Items listed in a dataset:
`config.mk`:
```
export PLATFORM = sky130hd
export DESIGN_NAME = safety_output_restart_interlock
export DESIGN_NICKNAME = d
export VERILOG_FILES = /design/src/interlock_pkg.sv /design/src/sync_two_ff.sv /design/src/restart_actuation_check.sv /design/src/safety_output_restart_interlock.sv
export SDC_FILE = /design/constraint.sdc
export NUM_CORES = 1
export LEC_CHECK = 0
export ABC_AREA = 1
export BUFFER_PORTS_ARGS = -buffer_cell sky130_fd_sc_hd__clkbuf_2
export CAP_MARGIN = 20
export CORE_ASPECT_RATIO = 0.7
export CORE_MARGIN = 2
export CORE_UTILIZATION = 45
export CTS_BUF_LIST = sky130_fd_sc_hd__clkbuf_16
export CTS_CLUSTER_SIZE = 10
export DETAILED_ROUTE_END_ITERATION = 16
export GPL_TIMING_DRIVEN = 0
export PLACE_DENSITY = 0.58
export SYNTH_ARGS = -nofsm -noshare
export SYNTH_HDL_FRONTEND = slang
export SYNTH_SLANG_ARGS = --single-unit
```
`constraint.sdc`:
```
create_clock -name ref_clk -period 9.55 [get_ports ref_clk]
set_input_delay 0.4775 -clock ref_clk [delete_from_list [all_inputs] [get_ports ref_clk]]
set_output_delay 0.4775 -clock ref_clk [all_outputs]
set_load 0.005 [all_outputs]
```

_Activity_:
How many lines in the entries include "constraint"? Only the number is wanted.

_Result_:
2